** Opening Provided data block **

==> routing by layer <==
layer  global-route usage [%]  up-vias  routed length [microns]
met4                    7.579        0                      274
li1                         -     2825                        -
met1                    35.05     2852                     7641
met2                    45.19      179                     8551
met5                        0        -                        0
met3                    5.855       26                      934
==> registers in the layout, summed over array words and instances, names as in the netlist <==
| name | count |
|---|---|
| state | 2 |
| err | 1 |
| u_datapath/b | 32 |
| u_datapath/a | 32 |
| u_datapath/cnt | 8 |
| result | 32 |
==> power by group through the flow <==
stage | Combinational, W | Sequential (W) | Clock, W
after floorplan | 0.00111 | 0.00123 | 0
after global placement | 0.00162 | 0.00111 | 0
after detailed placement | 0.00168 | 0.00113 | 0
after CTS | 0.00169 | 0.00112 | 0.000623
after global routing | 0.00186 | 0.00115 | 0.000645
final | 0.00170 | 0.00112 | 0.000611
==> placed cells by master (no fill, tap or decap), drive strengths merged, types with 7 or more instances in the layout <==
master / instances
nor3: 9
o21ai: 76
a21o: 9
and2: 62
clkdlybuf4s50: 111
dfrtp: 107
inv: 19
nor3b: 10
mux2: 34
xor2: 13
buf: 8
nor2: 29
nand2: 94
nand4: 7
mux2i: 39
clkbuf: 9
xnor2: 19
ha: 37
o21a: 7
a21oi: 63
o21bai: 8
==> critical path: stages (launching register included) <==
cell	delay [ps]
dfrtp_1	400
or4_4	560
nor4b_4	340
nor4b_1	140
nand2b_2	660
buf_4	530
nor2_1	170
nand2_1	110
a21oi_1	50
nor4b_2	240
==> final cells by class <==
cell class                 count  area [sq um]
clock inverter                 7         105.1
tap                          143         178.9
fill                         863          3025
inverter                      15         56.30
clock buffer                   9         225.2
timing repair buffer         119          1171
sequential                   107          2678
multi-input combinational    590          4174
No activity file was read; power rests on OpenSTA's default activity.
===== config.mk =====
export PLATFORM = sky130hd
export DESIGN_NAME = regfile_mp
export DESIGN_NICKNAME = d
export VERILOG_FILES = /design/src/rtl/rf_pkg.sv /design/src/rtl/rf_scoreboard.sv /design/src/rtl/regfile_mp.sv
export SDC_FILE = /design/constraint.sdc
export NUM_CORES = 2
export LEC_CHECK = 0
export BUFFER_PORTS_ARGS = -buffer_cell sky130_fd_sc_hd__buf_2
export CORE_UTILIZATION = 45
export CTS_CLUSTER_DIAMETER = 60
export CTS_CLUSTER_SIZE = 30
export DETAILED_ROUTE_END_ITERATION = 8
export GPL_ROUTABILITY_DRIVEN = 0
export PLACE_DENSITY = 0.57
export SLEW_MARGIN = 20
export SYNTH_ARGS = -nofsm -noshare
export SYNTH_HDL_FRONTEND = slang
export SYNTH_SLANG_ARGS = --single-unit

===== constraint.sdc =====
create_clock -name clk -period 56 [get_ports clk]
set_clock_uncertainty 0.2 [all_clocks]
set_input_delay 2.8 -clock clk [delete_from_list [all_inputs] [get_ports clk]]
set_output_delay 2.8 -clock clk [all_outputs]
set_load 0.03 [all_outputs]

===== src/rtl/rf_pkg.sv =====
// rf_pkg: shared defaults and helpers for the multi-port register file.
//   RF_DATA_W / RF_ADDR_W / RF_CNT_W : default register width, index width,
//                                       in-flight counter width
//   rf_depth()  : number of registers for a given index width
//   port_lo()   : low bit of port slice within a packed per-port bus
package rf_pkg;

    localparam int unsigned RF_DATA_W = 32;
    localparam int unsigned RF_ADDR_W = 5;
    localparam int unsigned RF_CNT_W  = 2;

    function automatic int unsigned rf_depth(input int unsigned addr_w);
        return 32'd1 << addr_w;
    endfunction

    function automatic int unsigned port_lo(input int unsigned port, input int unsigned width);
        return port * width;
    endfunction

endpackage


===== src/rtl/rf_scoreboard.sv =====
// rf_scoreboard: per-register in-flight write counters for the register file.
//   clk, reset      : clock, asynchronous active-high reset
//   rd_addr         : packed read indices, NUM_RD x ADDR_W
//   rd_busy         : per read port, outstanding write to that register
//   wr_en, wr_addr  : write-back strobe and index (decrements counter)
//   iss_valid/addr  : issuing instruction destination (increments counter)
//   iss_ready       : 0 when the destination counter is saturated
//   err             : sticky, write-back seen with counter already 0
// Optional feature macro: RF_BYPASS_EN (busy cleared during the draining write-back).
module rf_scoreboard
    import rf_pkg::*;
#(
    parameter int unsigned ADDR_W = RF_ADDR_W,
    parameter int unsigned NUM_RD = 2,
    parameter int unsigned CNT_W  = RF_CNT_W
) (
    input  logic                     clk,
    input  logic                     reset,
    input  logic [NUM_RD*ADDR_W-1:0] rd_addr,
    output logic [NUM_RD-1:0]        rd_busy,
    input  logic                     wr_en,
    input  logic [ADDR_W-1:0]        wr_addr,
    input  logic                     iss_valid,
    input  logic [ADDR_W-1:0]        iss_addr,
    output logic                     iss_ready,
    output logic                     err
);

    localparam int unsigned DEPTH = rf_depth(ADDR_W);

    logic [CNT_W-1:0] cnt [DEPTH];
    logic             issue_acc;
    logic             wb;
    logic [DEPTH-1:0] inc_hot;
    logic [DEPTH-1:0] dec_hot;

    // A same-cycle write-back to a saturated register frees a slot, so issue may proceed.
    always_comb begin
        iss_ready = 1'b1;
        if (iss_addr != '0 && cnt[iss_addr] == '1 && !(wr_en && wr_addr == iss_addr))
            iss_ready = 1'b0;
    end

    assign issue_acc = iss_valid && iss_ready && (iss_addr != '0);
    assign wb        = wr_en && (wr_addr != '0);

    always_comb begin
        inc_hot = '0;
        dec_hot = '0;
        if (issue_acc) inc_hot[iss_addr] = 1'b1;
        if (wb)        dec_hot[wr_addr]  = 1'b1;
    end

    always_ff @(posedge clk or posedge reset) begin
        if (reset) begin
            for (int unsigned r = 0; r < DEPTH; r++) cnt[r] <= '0;
            err <= 1'b0;
        end else begin
            for (int unsigned r = 1; r < DEPTH; r++) begin
                if (inc_hot[r] && !dec_hot[r])
                    cnt[r] <= cnt[r] + CNT_W'(1);
                else if (dec_hot[r] && !inc_hot[r] && cnt[r] != '0)
                    cnt[r] <= cnt[r] - CNT_W'(1);
            end
            // Issue and write-back to the same idle register cancel out without error.
            if (wb && cnt[wr_addr] == '0 && !(issue_acc && iss_addr == wr_addr))
                err <= 1'b1;
        end
    end

    for (genvar i = 0; i < NUM_RD; i++) begin : g_busy
        logic [ADDR_W-1:0] a;
        assign a = rd_addr[port_lo(i, ADDR_W) +: ADDR_W];
`ifdef RF_BYPASS_EN
        logic drain;
        // Final write-back is forwarded this cycle, so the reader need not stall.
        assign drain = wb && (wr_addr == a) && (cnt[a] == CNT_W'(1))
                       && !(issue_acc && iss_addr == a);
        assign rd_busy[i] = (cnt[a] != '0) && !drain;
`else
        assign rd_busy[i] = (cnt[a] != '0);
`endif
    end

endmodule


===== src/rtl/regfile_mp.sv =====
// regfile_mp: multi-read-port register file with pending-write scoreboard.
//   clk, reset : clock, asynchronous active-high reset (clears data, counters, err)
//   rd_addr    : NUM_RD packed read indices, port i at [i*ADDR_W +: ADDR_W]
//   rd_data    : NUM_RD packed combinational read data
//   rd_busy    : per read port, in-flight write outstanding
//   wr_en/wr_addr/wr_data : write-back port
//   iss_valid/iss_addr/iss_ready : issue tracking and stall
//   err        : sticky unexpected write-back flag
// Optional feature macro: RF_BYPASS_EN (write-first forwarding onto rd_data).
module regfile_mp
    import rf_pkg::*;
#(
    parameter int unsigned DATA_W = RF_DATA_W,
    parameter int unsigned ADDR_W = RF_ADDR_W,
    parameter int unsigned NUM_RD = 2,
    parameter int unsigned CNT_W  = RF_CNT_W
) (
    input  logic                     clk,
    input  logic                     reset,
    input  logic [NUM_RD*ADDR_W-1:0] rd_addr,
    output logic [NUM_RD*DATA_W-1:0] rd_data,
    output logic [NUM_RD-1:0]        rd_busy,
    input  logic                     wr_en,
    input  logic [ADDR_W-1:0]        wr_addr,
    input  logic [DATA_W-1:0]        wr_data,
    input  logic                     iss_valid,
    input  logic [ADDR_W-1:0]        iss_addr,
    output logic                     iss_ready,
    output logic                     err
);

    localparam int unsigned DEPTH = rf_depth(ADDR_W);

    logic [DATA_W-1:0] regs [DEPTH];

    always_ff @(posedge clk or posedge reset) begin
        if (reset) begin
            for (int unsigned r = 0; r < DEPTH; r++) regs[r] <= '0;
        end else if (wr_en && wr_addr != '0) begin
            regs[wr_addr] <= wr_data;
        end
    end

    for (genvar i = 0; i < NUM_RD; i++) begin : g_rd
        logic [ADDR_W-1:0] a;
        assign a = rd_addr[port_lo(i, ADDR_W) +: ADDR_W];
        always_comb begin
            rd_data[port_lo(i, DATA_W) +: DATA_W] = '0;
            if (a != '0) begin
`ifdef RF_BYPASS_EN
                if (wr_en && wr_addr == a)
                    rd_data[port_lo(i, DATA_W) +: DATA_W] = wr_data;
                else
                    rd_data[port_lo(i, DATA_W) +: DATA_W] = regs[a];
`else
                rd_data[port_lo(i, DATA_W) +: DATA_W] = regs[a];
`endif
            end
        end
    end

    rf_scoreboard #(
        .ADDR_W (ADDR_W),
        .NUM_RD (NUM_RD),
        .CNT_W  (CNT_W)
    ) u_sb (
        .clk       (clk),
        .reset     (reset),
        .rd_addr   (rd_addr),
        .rd_busy   (rd_busy),
        .wr_en     (wr_en),
        .wr_addr   (wr_addr),
        .iss_valid (iss_valid),
        .iss_addr  (iss_addr),
        .iss_ready (iss_ready),
        .err       (err)
    );

endmodule


# Word level (Yosys, flattened, before mapping)
# Index checks and enable logic that the tools add are counted.
[classes] muxes=92 shift=0 n_lt_le_gt_ge=9 bitwise_logic=4 mul=0 n_eq_ne=3 addsub=62 reduce_logical=238 n_div=0
[op_table] cell="bitwise mux 1024 bit" n=1
[op_table] cell="binary-select mux 32 bit (select 5 bit)" n=2
[op_table] cell="2-to-1 mux 32 bit" n=9
[op_table] cell="demux 32 bit (select 5 bit)" n=1
[op_table] cell="2-to-1 mux 2 bit" n=70
[op_table] cell="nonzero test 2 bit" n=64
[op_table] cell="logical AND 1 bit" n=105
[op_table] cell="zero test 1 bit" n=64
[op_table] cell="adder 2 x 1 -> 2 bit (second input constant)" n=31
[op_table] cell="subtractor 2 x 1 -> 2 bit (second input constant)" n=31
[op_table] cell="binary-select mux 2 bit (select 5 bit)" n=4
[op_table] cell="greater-or-equal comparator 6 bit (second input constant)" n=4
[op_table] cell="NOT 5 -> 6 bit" n=4
[op_table] cell="nonzero test 5 bit" n=4
[op_table] cell="< comparator 5 x 6 -> 1 bit (second input constant)" n=2
[op_table] cell="demux 1 bit (select 5 bit)" n=2
[op_table] cell="== test 5 bit" n=2
[op_table] cell="greater-or-equal comparator 5 x 1 -> 1 bit (second input constant)" n=2
[op_table] cell="< comparator 6 x 1 -> 1 bit (second input constant)" n=1
[op_table] cell="2-to-1 mux 1 bit" n=3
[op_table] cell="== test 2 bit (second input constant)" n=1
[op_table] cell="zero test 2 bit" n=1
[word_totals] latch_bits=0 word_cells=472 romBits=0 memories=0 input_bits=56 ramBits=0 ff_bits=1087 out_inout_bits=68

# Depth between registers and ports, before layout
[depth] depth_word=16 mapped_depth=12 ltp_nobuf=7

# Cells and area by module
# Synthesis repeated with hierarchy kept, for this count alone.
[unflattened] cells_unflattened=4271 hier_area_um2=60481.8
[modules_own_cells] mod="regfile_mp" n_inst=1 area_per_inst_um2=54773.8 cells_per_inst=3614 seq_area_each_um2=25624.6
[modules_own_cells] mod="rf_scoreboard" n_inst=1 area_per_inst_um2=5708.0 cells_per_inst=657 seq_area_each_um2=1576.5

# Least setup slack after synthesis
# OpenSTA, ideal clock, no wires.
[synth_path] path_type="in2out" start="input port rd_addr[0]" end="output port rd_busy[0]" path_slack_ps=47678 path_buffers=3 stages=6 required_time_ps=53000 arrival_ps=5322 cell_sequence="clkbuf_1 > buf_2 > buf_1 > mux4_2 > mux4_2 > mux2i_1"
[synth_between] elab_chain_cells=5
[synth_rtl] item="from (decl)" line="regfile_mp.sv:20" text="input logic [NUM_RD*ADDR_W-1:0] rd_addr,"
[synth_rtl] item="NOT 5 -> 6 bit (not written as such)" line="rf_scoreboard.sv:81" text="assign rd_busy[i] = (cnt[a] != '0);"
[synth_rtl] item="binary-select mux 2 bit (select 5 bit)" line="rf_scoreboard.sv:81"
[synth_rtl] item="2-to-1 mux 2 bit (not written as such) (2 in series)" line="rf_scoreboard.sv:81"
[synth_rtl] item="nonzero test 2 bit" line="rf_scoreboard.sv:81"
[synth_rtl] item="to (decl)" line="regfile_mp.sv:22" text="output logic [NUM_RD-1:0] rd_busy,"
# No other way between the ends. The select of a mux whose other input is x is not followed.

# Worst setup path in the final report
[layout_path] start="input port rd_addr[6]" end="output port rd_data[51]"
[layout_between] elab_chain_cells=5 word_cells_on_any_way=6 classes_between="4 x mux; 1 x bitwise; 1 x reduce/logical"
[layout_rtl] item="NOT 5 -> 6 bit (not written as such)" line="regfile_mp.sv:56" text="rd_data[port_lo(i, DATA_W) +: DATA_W] = regs[a];"
[layout_rtl] item="binary-select mux 32 bit (select 5 bit)" line="regfile_mp.sv:56"
[layout_rtl] item="2-to-1 mux 32 bit (not written as such) (2 in series)" line="regfile_mp.sv:56"
[layout_rtl] item="2-to-1 mux 32 bit (*)" line="regfile_mp.sv:49" text="if (a != '0) begin"
[layout_rtl] item="to (decl)" line="regfile_mp.sv:21" text="output logic [NUM_RD*DATA_W-1:0] rd_data,"
# Every way passes the cells marked *; elsewhere a longest branch is shown, timed or not. The select of a mux whose other input is x is not followed.

==> reports/qor.csv <==
metric,value,unit
CTS buffer count,110,
post-route cell area,65300,um^2
drt initial violations,4704,
CTS tree,yes,
DR vias/cell,6.37,
drt drc,0,
clock power share,34.3,%
clock buffer depth,3,
Total Wirelength,200,mm
Worst-Margin Slew,1.46,ns
slack of the worst reg-to-reg path,52.98,ns
"antenna viol nets, final",0,
IO Count,124,
internal power,1.64,mW
area post-placement,61300,um^2
max layer used,met5,
Final Hold Viols,0,
Period minus WS final,10.11,ns
CTS sink count,1087,
Sum Neg Setup Slack,0,ns
CTS resizes,0,
row count,132,
DIE AREA,133000,um^2
cts hold-fix bufs,0,
Sw Pwr,0.732,mW
syn nets,4945,
Layout Nets,4794,
met3 wire length,15.6,mm
Reg2Reg Depth,7,
share of layout cells above drive strength 1,33.6,%
DR WL/cell,30.4,um
Syn Inst Count,4889,
pin count of the biggest net entering global routing,174,
Slew HR,2.85,%
"Distinct cells, synth",50,
ranking of synthesized cells by area,"dfrtp_1, mux4_2, nand2_1",
setup ws final,45.89,ns
final hold slack,0.198,ns
RSZ-0062 raised after global routing,no,
fin crit share,18.1,%
Worst Setup EP,rd_data[51],
Yosys warnings,2,
# fillers,11400,
Place WS,46.04,ns
drt first pass iters,6,
Worst-path clk slew,0.06,ns
main flop type after synthesis,dfrtp_1,
GR Overflow Total,0,
Async SR Flop Fraction,100,%
Hold Path Origin,regs[1010]$_DFFE_PP0P_,
CTS H-tree lvls,3,
worst-skew pair later-pin latency,0.77,ns
vias in the first global route,41800,
"Seq/Total Area, Yosys",45.9,%
hpwl dp,111,mm
Die Y,365,um
"top cells by count, synth","nand2_1, dfrtp_1, mux4_2",
status,"finished, final reports clean",
Seq cells post-synth,1087,
GRT Resource Usage Total,30.7,%
total power,2.37,mW
routed via count,41900,
placed cell count,6366,
wl on met1,81.7,mm
Crit. End Element,output port,
Core Box Area,130000,um^2
Leak,29.4,nW
most frequent cell after synthesis,nand2_1,
HP Class,reg2reg,
Crit Path Max Fanout,146,
Finish-stage setup viols,0,
IO buf count,123,
Max Cap Violations,0,
Yosys top cell by area,dfrtp_1,
Max Fclk,98.9,MHz
initial core utilization,45.5,%
"Core Util, Final",50.2,%
sw frac,30.8,%
Post-synth EDFFs,0,
met2 wire len,93.7,mm
die width,365,um
area grow syn2layout,10.3,%
Comb power frac,21.7,%
WP data required,53.00,ns
Post-Layout Cell Count,6578,
Post-Syn Area,59200,um^2
Post-CTS Setup Bufs,0,
CTS Root Cell,clkbuf_16,
CP startpoint kind,input port,
initial antenna violation count,7,
Mapped Avg Cell Area,12.1,um^2
sequential share of power,44.0,%
first-pass GRT wire length,295,mm
pwr/cell area,36.3,nW/um^2
arrival time worst endpoint,7.11,ns
critical path class,in2out,
Worst R2R End,u_sb.cnt[59]$_DFFE_PP0P_,
Final Max Slew Viols,0,
FF-to-FF Start,u_sb.cnt[47]$_DFFE_PP0P_,
Max VDD drop,0.0000281,V
Synth top area share,45.9,%
Critical path origin,rd_addr[6],
-- how the worst min path moves through the flow --
stage                                  end  slack [ns]  cells after the start
finish              regs[1010]$_DFFE_PP0P_        0.20                      0
global route        regs[1013]$_DFFE_PP0P_        0.21                      0
CTS                 regs[1013]$_DFFE_PP0P_        0.20                      0
detailed placement  regs[1013]$_DFFE_PP0P_        0.18                      0
global placement     regs[998]$_DFFE_PP0P_        0.18                      0
floorplan           regs[1000]$_DFFE_PP0P_        0.24                      1
-- state kept, by name, summed over array words and instances (netlist names) --
name and cells:
regs 1024, u_sb.cnt 62, u_sb.err 1
-- cells in the final DEF (no fill, tap or decap), types with 5 or more instances in the layout --
cell,count
nor2_4,22
inv_8,19
mux4_2,670
nand2_2,11
a21oi_1,34
bufinv_16,9
clkinv_2,5
a311oi_1,12
inv_1,19
nand2b_1,5
nand2_1,1546
inv_6,22
a31oi_1,38
clkinv_4,8
mux2_2,481
buf_12,7
nor2_1,149
clkinv_8,9
nor2b_1,9
clkbuf_8,7
mux2i_1,84
a211oi_1,20
nor3_1,24
o21ai_1,31
o21ai_0,5
xor2_1,5
a22oi_1,31
dfrtp_1,1087
clkinvlp_4,10
xnor2_1,31
buf_4,83
buf_2,113
clkbuf_16,111
o22ai_1,7
nand3_1,39
-- worst max-delay path: stages --
cell     delay, ns
buf_8         0.53
buf_4         0.81
buf_12        0.50
mux4_2        0.62
mux4_2        0.48
mux2i_1       0.41
nor2_1        0.10
buf_2         0.22
-- layer usage --
layer	global-route usage, %	vias to the layer above
met4	12.7	4
met3	5.63	441
met5	0	-
met2	47.8	1960
li1	-	17200
met1	42.6	22300
-- cells by family (layout without fill, tap and decap cells) --
family / after synthesis / after routing / synth area share [%]
AOI/OAI and AO/OA: 190 / 190 / 2.07
xor gates and xnor gates: 36 / 36 / 0.533
buffers and inverters: 501 / 446 / 3.34
DFF: 1087 / 1087 / 45.9
muxes: 1236 / 1236 / 36.1
other: 0 / 2 / 0
and+or+nand+nor: 1839 / 1839 / 12.0
-- power groups by stage --
stage	clock, mW	sequential (mW)	combinational [mW]
2_1_floorplan	0	1.02	0.406
3_3_place_gp	0	1.05	0.504
3_5_place_dp	0	1.05	0.515
4_1_cts	0.825	1.04	0.516
5_1_grt	0.855	1.06	0.556
6_report	0.814	1.04	0.515
-- area by class of cell --
class / instances / area (um^2) / area share (%)
inverter: 24 / 97.6 / 0.149
sequential: 1087 / 27200 / 41.7
timing repair buffer: 214 / 1530 / 2.35
clock buffer: 122 / 2890 / 4.42
tap: 1742 / 2180 / 3.34
clock inverter: 86 / 1090 / 1.67
antenna: 2 / 5.00 / 0.00766
multi-input combinational: 3301 / 30300 / 46.4
Note: power is estimated with default switching activity, not from simulation.
File: src/rtl/rv32i_fetch_unit.sv
// RV32I instruction fetch: PC, credit-limited memory requests, prefetch FIFO, redirect flush.
module rv32i_fetch_unit
   import rv32i_pkg::*;
#(
   parameter int                    ADDR_WIDTH = 32,
   parameter int                    DATA_WIDTH = 32,
   parameter logic [ADDR_WIDTH-1:0] RESET_PC   = ADDR_WIDTH'(DEFAULT_RESET_PC),
   parameter int                    FIFO_DEPTH = 2
) (
   input  logic                  clk,
   input  logic                  reset_n,
   output logic                  imem_req_valid,
   input  logic                  imem_req_ready,
   output logic [ADDR_WIDTH-1:0] imem_req_addr,
   input  logic                  imem_rsp_valid,
   input  logic [DATA_WIDTH-1:0] imem_rsp_data,
   input  logic                  redirect_valid,
   input  logic [ADDR_WIDTH-1:0] redirect_pc,
   output logic                  if_valid,
   input  logic                  if_ready,
   output logic [DATA_WIDTH-1:0] if_instr,
   output logic [ADDR_WIDTH-1:0] if_pc,
   output logic                  if_misaligned
);

   localparam int CW = $clog2(FIFO_DEPTH) + 1;
   localparam int SW = CW + 2;
   localparam int EW = DATA_WIDTH + ADDR_WIDTH + 1;
   localparam logic [CW-1:0] CNT_ZERO = {CW{1'b0}};

   fetch_state_e          state_q, state_d;
   logic [ADDR_WIDTH-1:0] pc_q, pc_d, resp_pc_q, resp_pc_d;
   logic [CW-1:0]         outst_q, outst_d, drop_q, drop_d;
   logic                  fault_pend_q, fault_pend_d;

   logic [CW-1:0]         fifo_count_s;
   logic                  fifo_empty_s, fifo_full_s, fifo_push_s;
   logic [EW-1:0]         fifo_wdata_s, fifo_rdata_s;
   logic                  pop_s, rsp_drop_s, rsp_keep_s, marker_push_s;
   logic                  accept_s, misaligned_s;
   logic [SW-1:0]         credit_used_s;

   // Request credit, response routing and FIFO write data.
   always_comb begin
      pop_s         = !fifo_empty_s && if_ready;
      rsp_drop_s    = imem_rsp_valid && (drop_q != CNT_ZERO);
      rsp_keep_s    = imem_rsp_valid && (drop_q == CNT_ZERO) && !redirect_valid
                      && (!fifo_full_s || pop_s);
      marker_push_s = (state_q == FETCH_FAULT) && fault_pend_q && (drop_q == CNT_ZERO)
                      && !redirect_valid;
      // A slot freed by this cycle's pop is already counted as free.
      credit_used_s = SW'(outst_q) + SW'(fifo_count_s) + SW'(drop_q) - SW'(pop_s);
      imem_req_valid = reset_n && (state_q == FETCH_RUN) && !redirect_valid
                       && (credit_used_s < SW'(FIFO_DEPTH));
      accept_s      = imem_req_valid && imem_req_ready;
      misaligned_s  = (redirect_pc[1:0] != 2'b00);
      fifo_push_s   = rsp_keep_s || marker_push_s;
      if (marker_push_s) begin
         fifo_wdata_s = {1'b1, resp_pc_q, DATA_WIDTH'(RV32I_NOP)};
      end else begin
         fifo_wdata_s = {1'b0, resp_pc_q, imem_rsp_data};
      end
   end

   // Next-state logic for the FSM, PCs and in-flight counters.
   always_comb begin
      state_d      = state_q;
      pc_d         = pc_q;
      resp_pc_d    = resp_pc_q;
      drop_d       = drop_q;
      fault_pend_d = fault_pend_q;
      outst_d      = outst_q + CW'(accept_s) - CW'(imem_rsp_valid);

      case (state_q)
         FETCH_RUN, FETCH_FAULT: begin
            if (redirect_valid) begin
               state_d = misaligned_s ? FETCH_FAULT : FETCH_RUN;
            end else begin
               state_d = state_q;
            end
         end
         default: state_d = FETCH_RUN;
      endcase

      if (redirect_valid) begin
         // Every request still in flight after this cycle is stale.
         pc_d         = {redirect_pc[ADDR_WIDTH-1:2], 2'b00};
         resp_pc_d    = redirect_pc;
         drop_d       = outst_q - CW'(imem_rsp_valid);
         fault_pend_d = misaligned_s;
      end else begin
         pc_d         = accept_s ? (pc_q + ADDR_WIDTH'(3'd4)) : pc_q;
         resp_pc_d    = rsp_keep_s ? (resp_pc_q + ADDR_WIDTH'(3'd4)) : resp_pc_q;
         drop_d       = drop_q - CW'(rsp_drop_s);
         fault_pend_d = marker_push_s ? 1'b0 : fault_pend_q;
      end
   end

   // State registers.
   always_ff @(posedge clk or negedge reset_n) begin
      if (!reset_n) begin
         state_q      <= FETCH_RUN;
         pc_q         <= RESET_PC;
         resp_pc_q    <= RESET_PC;
         outst_q      <= CNT_ZERO;
         drop_q       <= CNT_ZERO;
         fault_pend_q <= 1'b0;
      end else begin
         state_q      <= state_d;
         pc_q         <= pc_d;
         resp_pc_q    <= resp_pc_d;
         outst_q      <= outst_d;
         drop_q       <= drop_d;
         fault_pend_q <= fault_pend_d;
      end
   end

   rv32i_fetch_fifo #(
      .DEPTH (FIFO_DEPTH),
      .WIDTH (EW)
   ) u_fifo (
      .clk     (clk),
      .reset_n (reset_n),
      .push_i  (fifo_push_s),
      .pop_i   (pop_s),
      .flush_i (redirect_valid),
      .wdata_i (fifo_wdata_s),
      .rdata_o (fifo_rdata_s),
      .count_o (fifo_count_s),
      .empty_o (fifo_empty_s),
      .full_o  (fifo_full_s)
   );

   assign imem_req_addr = pc_q;
   assign if_valid      = !fifo_empty_s;
   assign {if_misaligned, if_pc, if_instr} = fifo_rdata_s;

endmodule
$ cat src/rtl/zif_sync_edge.sv
// Multi-flop synchroniser with single-cycle rise/fall pulses.
// Ports:
//   clk, reset   system clock, synchronous active-high reset
//   d            asynchronous input
//   rise, fall   one-clk pulses on a synchronised 0->1 / 1->0 transition
// RST_VAL is the idle level of the input, so releasing reset while the
// input rests at that level produces no spurious edge.
module zif_sync_edge #(
   parameter int   STAGES  = 2,
   parameter logic RST_VAL = 1'b0
) (
   input  logic clk,
   input  logic reset,
   input  logic d,
   output logic rise,
   output logic fall
);

   logic [STAGES-1:0] pipe;
   logic              prev;

   always_ff @(posedge clk) begin
      if (reset) begin
         pipe <= {STAGES{RST_VAL}};
         prev <= RST_VAL;
      end else begin
         pipe <= {pipe[STAGES-2:0], d};
         prev <= pipe[STAGES-1];
      end
   end

   assign rise =  pipe[STAGES-1] & ~prev;
   assign fall = ~pipe[STAGES-1] &  prev;

endmodule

** Closing Provided data block **

Search the entries above for the word "routed" and copy each line where it appears.

layer  global-route usage [%]  up-vias  routed length [microns]
routed via count,41900,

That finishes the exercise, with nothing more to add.